NEW DELHI: If the sheer numbers of those who gathered at the Sheraton Hotel in Los Angeles to celebrate Bikram Choudhury’s birthday last week are any indication, yoga is ready for its next big innings in the US. For yoga is no longer a muddled concept practised by a select few new-age Americans, but a mass brand that spawns millions of dollars in revenues each year in the US.
Yoga perhaps has been India’s first offering that touched the American way of life in a such a big way. Today, scores of practitioners in the US access yoga through several thousands centres. The Bikram Yoga, for instance, has some 250 franchisees with close to 50 more coming up in the next few weeks.
The unprecedented success of Bikram Yoga through a franchisee model has led some critics to call it ‘McYoga’. “Look at the west coast where fitness is a big business. Yoga has become an integral part of the package being offered by almost all fitness centres apart from standalone yoga centres,” says Subhinder Singh Prem, MD of Reebok India. Sports and fitness companies — Nike, Reebok and Adidas — today carry yoga collections in their portfolio across stores in the US. Yoga spas are springing up across the US.
So much so that if yoga can find acceptance in the fitness space, many believe Ayurveda could do the same in the domain of alternative therapies and supplements. Various surveys show that Americans are turning increasingly to alternative therapies to meet their healthcare needs.
These include medical interventions not widely taught at US medical schools or generally available at hospitals there. The prominent mention could be eastern systems of medicines such as Ayurveda rooted in Vedic philosophy like Yoga itself, apart from homeopathy, chiropractic, acupuncture, faith healing, and herbal remedies. Recent figures are difficult to come by, but as per 1996 estimates Americans spent close to $40 billion annually on alternative therapies and herbal products.
The Indian government has reportedly expressed a readiness and a keen desire to promote and teach Ayurveda to interested academics in the US. There’s a strong case for India to push further.Sanjay Gangopadhyay, marketing director, Nike India, says there is a new kind of evolution happening in the American society. “There’s an introspection in the society at large and Americans are now looking at holistic solutions to health and wellness as opposed to traditional calorie-burning ideas,” he says.

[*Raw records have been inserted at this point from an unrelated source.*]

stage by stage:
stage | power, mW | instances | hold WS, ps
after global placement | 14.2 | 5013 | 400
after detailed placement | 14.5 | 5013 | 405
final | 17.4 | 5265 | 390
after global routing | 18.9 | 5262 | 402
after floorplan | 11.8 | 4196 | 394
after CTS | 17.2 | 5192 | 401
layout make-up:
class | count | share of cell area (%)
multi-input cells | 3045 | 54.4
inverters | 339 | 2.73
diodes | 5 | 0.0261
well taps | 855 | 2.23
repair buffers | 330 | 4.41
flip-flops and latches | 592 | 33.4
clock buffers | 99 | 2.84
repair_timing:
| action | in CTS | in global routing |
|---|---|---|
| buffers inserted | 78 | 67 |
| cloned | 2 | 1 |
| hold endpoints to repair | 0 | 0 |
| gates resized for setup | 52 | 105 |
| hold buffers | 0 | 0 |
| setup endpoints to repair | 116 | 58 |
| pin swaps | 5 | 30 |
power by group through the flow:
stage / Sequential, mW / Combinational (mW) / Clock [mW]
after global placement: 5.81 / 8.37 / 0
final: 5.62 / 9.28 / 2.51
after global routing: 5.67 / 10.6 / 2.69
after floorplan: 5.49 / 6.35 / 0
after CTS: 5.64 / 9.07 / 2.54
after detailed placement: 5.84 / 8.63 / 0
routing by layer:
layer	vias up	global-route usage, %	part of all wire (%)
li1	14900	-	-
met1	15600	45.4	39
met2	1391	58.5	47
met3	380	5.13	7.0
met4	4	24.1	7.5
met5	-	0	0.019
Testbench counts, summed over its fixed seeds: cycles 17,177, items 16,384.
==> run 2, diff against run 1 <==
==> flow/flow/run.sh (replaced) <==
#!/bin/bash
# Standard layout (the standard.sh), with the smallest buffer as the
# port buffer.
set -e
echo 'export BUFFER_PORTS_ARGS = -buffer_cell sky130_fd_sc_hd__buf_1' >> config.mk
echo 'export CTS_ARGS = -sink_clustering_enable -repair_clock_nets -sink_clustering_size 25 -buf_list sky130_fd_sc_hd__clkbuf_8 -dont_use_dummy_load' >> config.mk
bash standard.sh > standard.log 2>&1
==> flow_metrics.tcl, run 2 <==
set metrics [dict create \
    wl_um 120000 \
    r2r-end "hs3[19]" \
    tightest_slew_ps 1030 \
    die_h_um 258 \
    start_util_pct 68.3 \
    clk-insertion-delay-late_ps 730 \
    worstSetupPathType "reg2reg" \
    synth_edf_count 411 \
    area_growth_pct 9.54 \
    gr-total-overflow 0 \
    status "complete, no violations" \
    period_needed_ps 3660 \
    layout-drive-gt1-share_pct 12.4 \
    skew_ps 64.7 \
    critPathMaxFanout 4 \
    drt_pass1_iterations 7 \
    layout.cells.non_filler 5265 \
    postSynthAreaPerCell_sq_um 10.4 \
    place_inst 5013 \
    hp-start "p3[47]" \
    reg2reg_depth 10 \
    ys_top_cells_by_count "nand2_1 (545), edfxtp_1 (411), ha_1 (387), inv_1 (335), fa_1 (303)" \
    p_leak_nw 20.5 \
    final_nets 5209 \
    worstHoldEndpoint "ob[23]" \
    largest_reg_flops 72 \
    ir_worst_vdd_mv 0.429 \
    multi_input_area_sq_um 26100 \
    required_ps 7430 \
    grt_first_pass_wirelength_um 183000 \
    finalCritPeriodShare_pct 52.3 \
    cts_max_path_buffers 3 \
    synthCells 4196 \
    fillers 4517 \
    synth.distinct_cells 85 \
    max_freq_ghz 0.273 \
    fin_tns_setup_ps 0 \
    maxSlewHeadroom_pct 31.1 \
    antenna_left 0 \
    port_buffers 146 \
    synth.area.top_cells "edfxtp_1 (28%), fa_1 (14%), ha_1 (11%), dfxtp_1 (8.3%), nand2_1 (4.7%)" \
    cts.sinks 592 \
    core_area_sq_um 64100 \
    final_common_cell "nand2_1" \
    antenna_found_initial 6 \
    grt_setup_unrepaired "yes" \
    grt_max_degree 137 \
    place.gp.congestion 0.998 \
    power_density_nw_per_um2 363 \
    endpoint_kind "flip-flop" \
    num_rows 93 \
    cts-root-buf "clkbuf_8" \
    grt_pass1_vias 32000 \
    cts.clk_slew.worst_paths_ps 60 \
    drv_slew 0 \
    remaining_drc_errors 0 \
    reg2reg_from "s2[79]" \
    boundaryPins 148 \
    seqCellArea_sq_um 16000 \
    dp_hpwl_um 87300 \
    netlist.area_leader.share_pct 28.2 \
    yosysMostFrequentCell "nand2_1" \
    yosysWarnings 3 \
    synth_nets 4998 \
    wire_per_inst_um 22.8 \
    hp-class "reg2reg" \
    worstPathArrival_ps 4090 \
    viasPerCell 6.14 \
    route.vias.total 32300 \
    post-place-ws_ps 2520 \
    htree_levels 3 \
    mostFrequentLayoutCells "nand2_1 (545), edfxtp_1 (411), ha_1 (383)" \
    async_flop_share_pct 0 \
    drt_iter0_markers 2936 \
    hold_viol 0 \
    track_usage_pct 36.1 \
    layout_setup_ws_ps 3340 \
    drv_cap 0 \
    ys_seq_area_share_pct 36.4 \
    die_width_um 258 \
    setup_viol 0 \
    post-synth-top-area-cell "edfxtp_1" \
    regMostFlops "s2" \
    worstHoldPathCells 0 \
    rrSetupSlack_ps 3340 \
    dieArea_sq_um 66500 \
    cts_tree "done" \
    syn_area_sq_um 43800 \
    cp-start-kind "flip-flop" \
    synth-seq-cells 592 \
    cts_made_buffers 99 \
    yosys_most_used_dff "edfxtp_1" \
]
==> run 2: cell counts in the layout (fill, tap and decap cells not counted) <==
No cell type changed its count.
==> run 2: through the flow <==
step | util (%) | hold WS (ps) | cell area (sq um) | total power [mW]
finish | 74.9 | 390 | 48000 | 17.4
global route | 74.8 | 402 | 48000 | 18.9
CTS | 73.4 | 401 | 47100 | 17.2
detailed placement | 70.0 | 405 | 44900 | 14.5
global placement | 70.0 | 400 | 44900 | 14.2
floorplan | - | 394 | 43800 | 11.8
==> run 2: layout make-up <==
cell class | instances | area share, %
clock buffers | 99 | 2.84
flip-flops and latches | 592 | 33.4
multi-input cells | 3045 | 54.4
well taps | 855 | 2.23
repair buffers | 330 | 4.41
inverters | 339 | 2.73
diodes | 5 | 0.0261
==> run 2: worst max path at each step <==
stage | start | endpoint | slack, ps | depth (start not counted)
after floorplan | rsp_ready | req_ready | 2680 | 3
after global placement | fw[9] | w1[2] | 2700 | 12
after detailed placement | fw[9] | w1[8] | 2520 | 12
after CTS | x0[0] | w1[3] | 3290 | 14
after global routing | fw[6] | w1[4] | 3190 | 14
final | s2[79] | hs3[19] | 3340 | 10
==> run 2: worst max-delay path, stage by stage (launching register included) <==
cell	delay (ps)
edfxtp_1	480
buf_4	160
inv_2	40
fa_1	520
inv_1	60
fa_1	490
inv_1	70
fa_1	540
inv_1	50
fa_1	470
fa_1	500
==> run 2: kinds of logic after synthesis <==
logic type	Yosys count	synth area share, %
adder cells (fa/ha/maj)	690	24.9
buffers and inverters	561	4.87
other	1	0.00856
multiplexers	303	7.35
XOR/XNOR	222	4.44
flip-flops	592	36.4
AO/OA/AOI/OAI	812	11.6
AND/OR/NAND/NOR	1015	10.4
Source: an optimization exercise on an open RTL-to-GDS flow (aim: small area, a short achievable clock period and few clock cycles per item). Production flows keep margins and buffers that such runs may drop. RTL that was checked went through simulation tests only; none was proved equivalent to the original. Power figures rest on the tool's default switching activity, not on a simulated workload.

==> module kmp_substring_search_core, before the edit <==
module kmp_substring_search_core #(
	parameter int unsigned MAX_PATTERN    = kmpss_pkg::MAX_PATTERN_DEF,
	parameter int unsigned POSITION_WIDTH = kmpss_pkg::POSITION_WIDTH_DEF
) (
	input  wire logic        clk,
	input  wire logic        arst_n,
	input  wire logic        s_tvalid,
	output logic             s_tready,
	input  wire logic [7:0]  s_tdata,   
	input  wire logic [1:0]  s_tuser,   
	input  wire logic        s_tlast,
	output logic             m_tvalid,
	input  wire logic        m_tready,
	output logic [39:0]      m_tdata    
);
	localparam int unsigned N  = MAX_PATTERN;
	localparam int unsigned LW = $clog2(N + 1);
	localparam int unsigned PW = POSITION_WIDTH;
	logic          iv_q;
	logic          ifunc_q;
	logic          ifirst_q;
	logic          ilast_q;
	logic [7:0]    ibyte_q;
	logic          rdy_q;
	logic          en_q;        
	logic          qen_q;       
	logic          ofound_q;    
	logic [8*N-1:0] q_q;         
	logic [N-1:1]   a_q;
	logic [LW-1:0]  len_q;
	logic [1:0]     st_q;
	logic [PW-1:0]  d_q;
	logic          ov_q;
	logic [1:0]    ostat_q;
	logic          o2v_q;
	logic [1:0]    o2stat_q;
	logic          rs;
	logic [1:0]    s_eff;
	logic          full;
	logic [N:0]    t;
	logic [N-1:0]  eq;
	logic [N:1]    a_eff;
	logic [N-1:1]  a_nxt;
	logic          found;
	logic [1:0]    res;
	logic          en;
	logic          acc;
	logic          pop;
	logic          iv_n;
	logic          ifunc_n;
	logic          ifirst_n;
	logic [1:0]    st_n;
	logic          ov_n;
	logic [1:0]    ostat_n;
	logic          o2v_n;
	logic [1:0]    o2stat_n;
	logic          fp_n;
	logic          en_n;
	logic [LW-1:0] len_n;
	logic          full_n;
	always_comb begin
		rs    = ifirst_q || (st_q == kmpss_pkg::SRCH_FRESH);
		s_eff = rs ? kmpss_pkg::STAT_BUSY : st_q;
		full  = !ifirst_q && (len_q == LW'(N));
		for (int k = 0; k <= N; k++) begin
			t[k] = (LW'(k) >= len_q);
		end
		for (int k = 0; k < N; k++) begin
			eq[k] = (ibyte_q == q_q[8*k +: 8]);
		end
		for (int k = 1; k < N; k++) begin
			a_eff[k] = rs ? t[k] : a_q[k];
		end
		a_eff[N] = 1'b1;
		for (int k = 1; k < N; k++) begin
			a_nxt[k] = t[k] || (a_eff[k+1] && eq[k]);
		end
		found = a_eff[1] && eq[0];
		if (!ifunc_q) begin
			res = full ? kmpss_pkg::STAT_OVERFLOW : kmpss_pkg::STAT_BUSY;
			st_n = kmpss_pkg::SRCH_FRESH;
		end else begin
			if (s_eff != kmpss_pkg::STAT_BUSY) begin
				res = s_eff;
			end else if (len_q == '0 || found) begin
				res = kmpss_pkg::STAT_FOUND;
			end else if (ilast_q) begin
				res = kmpss_pkg::STAT_NOTFOUND;
			end else begin
				res = kmpss_pkg::STAT_BUSY;
			end
			st_n = res;
		end
		en  = en_q;
		acc = s_tvalid && rdy_q;
		pop = ov_q && m_tready;
		if (!en) begin
			st_n = st_q;
		end
		ov_n     = ov_q;
		ostat_n  = ostat_q;
		o2v_n    = o2v_q;
		o2stat_n = o2stat_q;
		if (pop || !ov_q) begin
			if (o2v_q) begin
				ov_n    = 1'b1;
				ostat_n = o2stat_q;
				o2v_n   = 1'b0;
			end else begin
				ov_n = en;
				if (en) begin
					ostat_n = res;
				end
			end
		end else if (en) begin
			o2v_n    = 1'b1;
			o2stat_n = res;
		end
		iv_n     = acc || (iv_q && !en);
		ifunc_n  = acc ? s_tuser[0] : ifunc_q;
		ifirst_n = acc ? s_tuser[1] : ifirst_q;
		fp_n = (ov_n && ostat_n == kmpss_pkg::STAT_FOUND) ||
		       (o2v_n && o2stat_n == kmpss_pkg::STAT_FOUND);
		en_n = iv_n && !o2v_n &&
		       !(ifunc_n && (ifirst_n || st_n == kmpss_pkg::SRCH_FRESH) && fp_n);
		len_n = len_q;
		if (en && !ifunc_q && !full) begin
			len_n = ifirst_q ? LW'(1) : len_q + LW'(1);
		end
		full_n = !ifirst_n && (len_n == LW'(N));
	end
	always_ff @(posedge clk or negedge arst_n) begin
		if (!arst_n) begin
			iv_q   <= 1'b0;
			rdy_q  <= 1'b0;
			ov_q   <= 1'b0;
			o2v_q  <= 1'b0;
			st_q   <= kmpss_pkg::SRCH_FRESH;
			len_q  <= '0;
			en_q   <= 1'b0;
			qen_q  <= 1'b0;
		end else begin
			iv_q  <= iv_n;
			rdy_q <= !iv_n || en_n;
			ov_q  <= ov_n;
			o2v_q <= o2v_n;
			st_q  <= st_n;
			len_q <= len_n;
			en_q  <= en_n;
			qen_q <= en_n && !ifunc_n && !full_n;
		end
	end
	always_ff @(posedge clk) begin
		if (acc) begin
			ifunc_q  <= s_tuser[0];
			ifirst_q <= s_tuser[1];
			ilast_q  <= s_tlast;
			ibyte_q  <= s_tdata;
		end
		ostat_q  <= ostat_n;
		ofound_q <= (ostat_n == kmpss_pkg::STAT_FOUND);
		o2stat_q <= o2stat_n;
		if (qen_q) begin
			q_q <= {q_q[8*N-9:0], ibyte_q};
		end
		if (en) begin
			if (ifunc_q) begin
				a_q <= a_nxt;
				if (s_eff == kmpss_pkg::STAT_BUSY) begin
					if (len_q == '0) begin
						d_q <= '0;
					end else if (rs) begin
						d_q <= PW'(1) - PW'(len_q);
					end else begin
						d_q <= d_q + PW'(1);
					end
				end
			end
		end
	end
	assign s_tready = rdy_q;
	assign m_tvalid = ov_q;
	assign m_tdata  = {6'b0, ofound_q ? d_q : 32'b0, ostat_q};
endmodule
Settings: LEC_CHECK=0, CAP_MARGIN=20, CORE_MARGIN=2, CORE_UTILIZATION=40, SLEW_MARGIN=20; clock period 6.0 ns.
run.sh (not shown) runs the stock make flow with config.mk's settings and CLKGATE_MAP_FILE= SYNTH_SCRIPT=/design/flow/synth_recipe.tcl, a recipe that flattens the netlist after the stock synthesis.
==> next run, changes <==
--- a/flow/design.v
+++ b/flow/design.v
@@ -32,13 +32,10 @@
 	logic          ifunc_q;
 	logic          ifirst_q;
 	logic          ilast_q;
 	logic [7:0]    ibyte_q;
 	logic          rdy_q;
-	logic          en_q;        
-	logic          qen_q;       
-	logic          ofound_q;    
 	logic [8*N-1:0] q_q;         
 	logic [N-1:1]   a_q;
 	logic [LW-1:0]  len_q;
 	logic [1:0]     st_q;
 	logic [PW-1:0]  d_q;
@@ -53,10 +50,11 @@
 	logic [N-1:0]  eq;
 	logic [N:1]    a_eff;
 	logic [N-1:1]  a_nxt;
 	logic          found;
 	logic [1:0]    res;
+	logic          fp;
 	logic          en;
 	logic          acc;
 	logic          pop;
 	logic          iv_n;
 	logic          ifunc_n;
@@ -66,12 +64,10 @@
 	logic [1:0]    ostat_n;
 	logic          o2v_n;
 	logic [1:0]    o2stat_n;
 	logic          fp_n;
 	logic          en_n;
-	logic [LW-1:0] len_n;
-	logic          full_n;
 	always_comb begin
 		rs    = ifirst_q || (st_q == kmpss_pkg::SRCH_FRESH);
 		s_eff = rs ? kmpss_pkg::STAT_BUSY : st_q;
 		full  = !ifirst_q && (len_q == LW'(N));
 		for (int k = 0; k <= N; k++) begin
@@ -101,11 +97,13 @@
 			end else begin
 				res = kmpss_pkg::STAT_BUSY;
 			end
 			st_n = res;
 		end
-		en  = en_q;
+		fp  = (ov_q && ostat_q == kmpss_pkg::STAT_FOUND) ||
+		      (o2v_q && o2stat_q == kmpss_pkg::STAT_FOUND);
+		en  = iv_q && !o2v_q && !(ifunc_q && rs && fp);
 		acc = s_tvalid && rdy_q;
 		pop = ov_q && m_tready;
 		if (!en) begin
 			st_n = st_q;
 		end
@@ -133,52 +131,45 @@
 		ifirst_n = acc ? s_tuser[1] : ifirst_q;
 		fp_n = (ov_n && ostat_n == kmpss_pkg::STAT_FOUND) ||
 		       (o2v_n && o2stat_n == kmpss_pkg::STAT_FOUND);
 		en_n = iv_n && !o2v_n &&
 		       !(ifunc_n && (ifirst_n || st_n == kmpss_pkg::SRCH_FRESH) && fp_n);
-		len_n = len_q;
-		if (en && !ifunc_q && !full) begin
-			len_n = ifirst_q ? LW'(1) : len_q + LW'(1);
-		end
-		full_n = !ifirst_n && (len_n == LW'(N));
 	end
 	always_ff @(posedge clk or negedge arst_n) begin
 		if (!arst_n) begin
 			iv_q   <= 1'b0;
 			rdy_q  <= 1'b0;
 			ov_q   <= 1'b0;
 			o2v_q  <= 1'b0;
 			st_q   <= kmpss_pkg::SRCH_FRESH;
 			len_q  <= '0;
-			en_q   <= 1'b0;
-			qen_q  <= 1'b0;
 		end else begin
 			iv_q  <= iv_n;
 			rdy_q <= !iv_n || en_n;
 			ov_q  <= ov_n;
 			o2v_q <= o2v_n;
 			st_q  <= st_n;
-			len_q <= len_n;
-			en_q  <= en_n;
-			qen_q <= en_n && !ifunc_n && !full_n;
+			if (en && !ifunc_q && !full) begin
+				len_q <= ifirst_q ? LW'(1) : len_q + LW'(1);
+			end
 		end
 	end
 	always_ff @(posedge clk) begin
 		if (acc) begin
 			ifunc_q  <= s_tuser[0];
 			ifirst_q <= s_tuser[1];
 			ilast_q  <= s_tlast;
 			ibyte_q  <= s_tdata;
 		end
 		ostat_q  <= ostat_n;
-		ofound_q <= (ostat_n == kmpss_pkg::STAT_FOUND);
 		o2stat_q <= o2stat_n;
-		if (qen_q) begin
-			q_q <= {q_q[8*N-9:0], ibyte_q};
-		end
 		if (en) begin
-			if (ifunc_q) begin
+			if (!ifunc_q) begin
+				if (!full) begin
+					q_q <= {q_q[8*N-9:0], ibyte_q};
+				end
+			end else begin
 				a_q <= a_nxt;
 				if (s_eff == kmpss_pkg::STAT_BUSY) begin
 					if (len_q == '0) begin
 						d_q <= '0;
 					end else if (rs) begin
@@ -190,8 +181,8 @@
 			end
 		end
 	end
 	assign s_tready = rdy_q;
 	assign m_tvalid = ov_q;
-	assign m_tdata  = {6'b0, ofound_q ? d_q : 32'b0, ostat_q};
+	assign m_tdata  = {6'b0, (ostat_q == kmpss_pkg::STAT_FOUND) ? d_q : 32'b0, ostat_q};
 endmodule
 `default_nettype wire
The new run finished clean.
Cell area stays flat.
Sequential power is higher by 7.6%.
Worst setup slack is worse by 200 ps.
Global-route usage stays flat.
Core utilization barely changes.
Testbench counts after the change, summed over its fixed seeds: cycles 25,255, items 25,187.
For the first run of this note, only the layout was checked, not whether the RTL still works.

what the ideal ports hide:
The results above use ideal ports. As a check the final layouts listed here were re-extracted and re-timed, cells and wires unchanged. Step 1, drivers: a clkbuf_16 drives clk and a buf_2 each remaining input, both assumed. Step 2 times the ports against the registers' clock, not the clock port: input delays grow and output delays shrink by t, the midpoint of the rising clock arrivals with the driver on. a / b / c = no drivers / after step 1 / after step 2; a / b = the first two.
| run | t, ns | setup slack, ns | hold WS [ns] |
|---|---|---|---|
| the first run | 0.656 | 2.606 / 2.606 / 2.606 | 0.461 / 0.461 / 0.461 |
| the second run | 0.649 | 2.410 / 2.382 / 2.410 | 0.443 / 0.443 / 0.443 |
After both steps setup and hold are still met in every run listed.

No wonder then there’s a greater awareness and appreciation for yoga and vegetarianism raging across the US. While Americans are getting hooked, experts believe, they will lap it up faster if the ancient tradition is positioned on the right platform, made simpler and less enigmatic. Even if the idea is not aimed at genuine spiritual uplift, yoga will always be represented in the West for the sheer feeling of it. “For the first time, the Americans have evinced interest in adopting practices without asking too many questions on its scientific validity,” according to a CEO of a healthcare company.